Early Exits
U.S. Open 2022: The 7 most shocking missed cuts at The Country Club
Shane Lowry watches his shot from the sixth tee during the second round of the U.S. Open.
Rob Carr
BROOKLINE, Mass. — The top of the U.S. Open leaderboard after two rounds is filled with some of the game's biggest studs. Collin Morikawa, already a two-time major champ, has a share of the lead. Jon Rahm and Rory McIlroy, with five majors between them, are just one back. World No. 1 Scottie Scheffler's back-nine run on Friday got him to three under, which is within two. Will Zalatoris, Xander Schauffele and Brooks Koepka are all lurking, as they say. There's plenty of star power, which should make for a rather spicy final 36 holes.

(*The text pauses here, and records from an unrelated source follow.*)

==> config.mk <==
export PLATFORM = sky130hd
export DESIGN_NAME = ncl_merge
export DESIGN_NICKNAME = d
export VERILOG_FILES = /design/src/rtl/ncl_pkg.sv /design/src/rtl/ncl_merge.sv
export SDC_FILE = /design/constraint.sdc
export NUM_CORES = 1
export LEC_CHECK = 0
export BUFFER_PORTS_ARGS = -buffer_cell sky130_fd_sc_hd__buf_4
export CORE_MARGIN = 1.5
export CORE_UTILIZATION = 57
export CTS_CLUSTER_DIAMETER = 50
export DETAILED_ROUTE_END_ITERATION = 8
export GPL_TIMING_DRIVEN = 0
export PLACE_DENSITY = 0.89
export SETUP_SLACK_MARGIN = 0.02
export SLEW_MARGIN = 20
export SYNTH_ARGS = -nofsm -noshare
export SYNTH_HDL_FRONTEND = slang
export SYNTH_SLANG_ARGS = --single-unit
==> constraint.sdc <==
create_clock -name clk_i -period 6.9 [get_ports clk_i]
set_input_delay 1.38 -clock clk_i [delete_from_list [all_inputs] [get_ports clk_i]]
set_output_delay 1.38 -clock clk_i [all_outputs]
set_load 0.02 [all_outputs]
interface efws_res_if;
	logic valid;
	logic ready;
	logic [efws_pkg::WIDX_W-1:0] worker_index;
	logic [efws_pkg::TIME_W-1:0] start_time;
	modport source(output valid, output worker_index, output start_time, input ready);
	modport sink(input valid, input worker_index, input start_time, output ready);
endinterface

However, another handful of highly-touted contenders won't be around for all the weekend fun at The Country Club. Here are some of the more shocking cut-misses who are headed home early from the year's third major.
Shane Lowry (+4)
Due to his recent run of form, and a strong history in the majors, the Irishman was among the most popular picks in the gambling and daily fantasy community in the leadup to Brookline. In eight PGA Tour starts in 2022, Lowry has made every cut, picking up three top-three finishes and another four top-25s along the way. His 2019 Open Championship win, plus a pair of top-10s in past U.S. Opens, had to have him fancying his chances, but he got beaten by Brookline. It couldn't have helped, either, that he was paired up with the circus that was Phil Mickelson this week, though we highly doubt Lowry would use that as an excuse.
Mito Pereira (+4)
The near-PGA Championship winner, like Lowry, missed the cut on the number. The Chilean showed some seriously great signs of golf amnesia with finishes of seventh (Colonial) and 13th (Memorial) in his first two starts post-PGA collapse. But his normally elite tee-to-green play was nowhere to be found in Boston. The good news is, this was only his third appearance in a major. There will be plenty of opportunities in the big ones in the not-so-distant future for Mito.
Cameron Young (+4)
Cameron Young drops his club after hitting his second shot on the 10th hole during round one of the U.S. Open.
Rob Carr
Young's back-nine run was on pace to become the stuff of U.S. Open cut-making legend. After a disastrous, tournament-killing quadruple-bogey 8 at the par-4 third, Young (after another bogey) proceeded to go birdie, hole-in-one (!), birdie, birdie to climb all the way back to four over with one hole to go. But his last-ditch, 33-foot birdie effort to make the weekend would not fall at the ninth, giving him four missed cuts in five career major starts. However, his lone made cut, a T-3 at Southern Hills last month, is a much better barometer of what is to come for the 25-year-old.
Tony Finau (+5)
After a slow start to the season, Finau began doing Finau things starting in May at the Mexico Open, where he finished runner-up. Coming into the U.S. Open, he went fourth at Colonial and second at the RBC Canadian Open, putting him back on everyone's radar. But one too many bogeys brought his momentum to a screeching halt this week, and it will mark the first time in his career that he's gone three consecutive majors without a top-20 finish.
Daniel Berger (+5)
Fairway finders, approach gawds and short-game savants were expected to play well at The Country Club this week. Berger is all three of those things, and after a brutal MC hammer at Southern Hills he bounced back with a top 25 at Colonial and a promising fifth-place finish at Muirfield Village. In 2021, he had his best majors year yet, with a T-7 at the U.S. Open at Torrey Pines and a T-8 in the Open Championship at Royal St. George's. 2022 has not been as kind, with Berger's major record now reading: T-50-MC-MC.
Cameron Smith (+6)
Cameron Smith plays his shot from the fourth tee during the second round of the U.S. Open.
Rob Carr
Smith's missed cut, while somewhat shocking, was also a bit expected, at least by the so-called experts from this little website. The Aussie was coming off one of his very few bad performances all season in Canada, and the off-the-tee numbers were particularly concerning. Turns out there was plenty of cause for concern at such tough track like TCC, where Smith lost quite a few strokes OTT and MC'd by two strokes as a result.
Viktor Hovland (+7)
Hovland's missed cut was a slow, painful burn. He went off in the morning wave and appeared to be one of the big movers on his front nine, chipping in from distance (yes, a Hovland chip-in) for birdie at the 12th (his third) and then making another birdie at the 13th to get to two under for the championship. But at the 17th, he began an unbelievably difficult to watch stretch of six straight bogeys, then made three more in his final five holes for an ugly back-nine 42. Big things are expected from the former U.S. Amateur winner, but the early portion of his majors career is not proving fruitful, the Norwegian failing to top 10 in any of his first 11 appearances. That said, this is his first missed cut in 12 majors, so it's not all doom and gloom.